Apple products, including the Mac and the iPhone, are increasingly being targeted by computer hackers according to new research, shattering years of relative safety for the Apple camp.

This year has proven to be a banner year for the Cupertino, Calif.-based electronics maker. Apple's hardware have sold more than any other year, but the larger user base makes it increasingly more enticing for hackers with malicious intent.

Apple sold 2.1m Macs in the third quarter, up from 1.1m in the first quarter of 2006, according to Gartner, the research group.

Mac's market share is now significant enough… for parasites to target, security firm F-Secure said, noting that malware gangs don't make an effort to develop something without the promise of a profitable return.

The company said the rise in attacks against Apple appeared to be the work of a single gang of professional hackers known in underground networks as the Zlob gang. The crew makes spyware that often claims to be a needed video codec to view copy-protected media.

The rising security threat could present a challenge to Apple, which has long touted the security advantages of its platform over rivals. Apple declined to discuss specific steps it was taking to counter the growing number of attacks.

The Zlob gang relies on tricking users to download and install their malicious software. Once installed, Zlob variants typically show fake error messages designed to convince the computer user into installing and buying rogue antispyware products.
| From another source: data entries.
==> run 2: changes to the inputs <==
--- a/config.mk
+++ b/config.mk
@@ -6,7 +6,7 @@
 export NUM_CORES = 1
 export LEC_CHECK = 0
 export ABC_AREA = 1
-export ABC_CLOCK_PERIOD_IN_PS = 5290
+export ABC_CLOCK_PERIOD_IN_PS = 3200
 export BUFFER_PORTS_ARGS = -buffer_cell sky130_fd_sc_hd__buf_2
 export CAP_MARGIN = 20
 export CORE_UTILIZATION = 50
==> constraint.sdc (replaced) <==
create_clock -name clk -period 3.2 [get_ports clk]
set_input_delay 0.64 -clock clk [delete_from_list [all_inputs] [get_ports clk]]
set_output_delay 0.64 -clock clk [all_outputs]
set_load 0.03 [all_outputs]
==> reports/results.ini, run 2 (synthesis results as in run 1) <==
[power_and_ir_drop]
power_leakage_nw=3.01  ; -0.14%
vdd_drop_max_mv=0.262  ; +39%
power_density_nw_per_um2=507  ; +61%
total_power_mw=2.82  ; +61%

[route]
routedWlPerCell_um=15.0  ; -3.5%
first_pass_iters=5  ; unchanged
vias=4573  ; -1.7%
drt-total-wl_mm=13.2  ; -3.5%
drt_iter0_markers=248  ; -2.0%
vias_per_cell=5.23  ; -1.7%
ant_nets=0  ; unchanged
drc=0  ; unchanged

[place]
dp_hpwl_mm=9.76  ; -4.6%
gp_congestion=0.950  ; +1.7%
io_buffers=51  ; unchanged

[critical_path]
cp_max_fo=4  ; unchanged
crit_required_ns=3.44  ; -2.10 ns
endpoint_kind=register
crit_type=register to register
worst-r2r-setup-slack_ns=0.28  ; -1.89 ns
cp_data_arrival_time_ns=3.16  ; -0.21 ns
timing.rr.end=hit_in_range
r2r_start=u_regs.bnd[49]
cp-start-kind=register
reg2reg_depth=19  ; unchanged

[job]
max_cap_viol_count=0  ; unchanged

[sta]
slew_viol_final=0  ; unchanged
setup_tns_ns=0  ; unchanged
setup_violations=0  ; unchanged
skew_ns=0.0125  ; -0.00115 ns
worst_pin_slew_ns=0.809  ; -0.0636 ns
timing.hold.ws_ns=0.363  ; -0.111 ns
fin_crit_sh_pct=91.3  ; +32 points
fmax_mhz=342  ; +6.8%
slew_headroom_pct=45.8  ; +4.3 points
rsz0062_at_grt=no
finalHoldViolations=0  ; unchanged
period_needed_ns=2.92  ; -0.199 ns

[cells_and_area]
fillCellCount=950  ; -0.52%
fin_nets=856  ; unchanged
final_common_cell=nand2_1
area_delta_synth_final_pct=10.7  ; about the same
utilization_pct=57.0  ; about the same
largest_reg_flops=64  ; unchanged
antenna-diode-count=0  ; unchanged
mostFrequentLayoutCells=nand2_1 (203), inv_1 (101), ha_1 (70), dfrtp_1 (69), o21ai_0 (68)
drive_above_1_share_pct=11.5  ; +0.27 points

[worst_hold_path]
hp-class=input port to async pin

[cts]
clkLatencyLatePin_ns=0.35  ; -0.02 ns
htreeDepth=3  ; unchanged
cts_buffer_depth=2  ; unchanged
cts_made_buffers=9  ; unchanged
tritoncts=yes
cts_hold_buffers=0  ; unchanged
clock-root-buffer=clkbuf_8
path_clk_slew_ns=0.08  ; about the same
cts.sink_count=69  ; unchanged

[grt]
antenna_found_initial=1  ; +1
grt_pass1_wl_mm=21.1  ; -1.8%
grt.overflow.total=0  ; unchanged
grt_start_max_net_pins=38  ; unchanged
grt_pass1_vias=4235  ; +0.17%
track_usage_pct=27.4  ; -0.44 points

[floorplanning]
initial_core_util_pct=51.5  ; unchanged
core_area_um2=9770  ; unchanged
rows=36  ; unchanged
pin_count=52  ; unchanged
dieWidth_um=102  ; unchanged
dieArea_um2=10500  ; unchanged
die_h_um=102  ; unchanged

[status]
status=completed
<file path="config.mk">
export PLATFORM = sky130hd
export DESIGN_NAME = vm_row_seq
export DESIGN_NICKNAME = d
export VERILOG_FILES = /design/src/rtl/vmr_pkg.sv /design/src/rtl/vmr_timer.sv /design/src/rtl/vmr_irq.sv /design/src/rtl/vm_row_seq.sv
export SDC_FILE = /design/constraint.sdc
export NUM_CORES = 1
export LEC_CHECK = 0
export CORE_ASPECT_RATIO = 0.5
export CORE_MARGIN = 2
export CORE_UTILIZATION = 50
export CTS_BUF_LIST = sky130_fd_sc_hd__clkbuf_16
export CTS_CLUSTER_DIAMETER = 40
export CTS_CLUSTER_SIZE = 16
export DETAILED_ROUTE_END_ITERATION = 7
export PLACE_DENSITY = 0.74
export SLEW_MARGIN = 25
export SYNTH_ARGS = -nofsm -noshare
export SYNTH_HDL_FRONTEND = slang
export SYNTH_SLANG_ARGS = --single-unit
</file>
<file path="constraint.sdc">
create_clock -name clk -period 7.15 [get_ports clk]
set_clock_uncertainty 0.2 [all_clocks]
set_input_delay 1.43 -clock clk [delete_from_list [all_inputs] [get_ports clk]]
set_output_delay 1.43 -clock clk [all_outputs]
set_load 0.1 [all_outputs]
</file>
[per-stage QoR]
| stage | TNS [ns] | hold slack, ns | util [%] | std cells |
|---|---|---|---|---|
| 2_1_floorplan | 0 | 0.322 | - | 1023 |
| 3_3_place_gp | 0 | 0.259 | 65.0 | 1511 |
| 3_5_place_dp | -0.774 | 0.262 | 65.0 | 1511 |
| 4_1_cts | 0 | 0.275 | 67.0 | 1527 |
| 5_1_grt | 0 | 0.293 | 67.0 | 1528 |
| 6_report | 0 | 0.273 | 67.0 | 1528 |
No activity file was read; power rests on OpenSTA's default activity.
Other malware from the group also include a DNSChanger, which silently reconfigure the computer's DNS server settings.

DNS servers are responsible for converting people friendly text URLs into computer friendly numeric IP addresses. Once the DNS settings are changed to their servers — the Zlob gang is in control of the Web browser's destination.

The iPhone, which ha s sold over 1.4 million iPhones to date, is also a target, the company said.

[The iPhone] uses a version of Mac OSX, which is in turn based on Unix, F-Secure said. If you understand Unix security, then you can relatively easily 'port' your knowledge and understanding to the iPhone.

News of Apple's growing attacks comes as the number of viruses and other malware has doubled over the past year.

F-Secure had detected 500,000 viruses, trojans and worms in 2007, compared with 250,000 last year.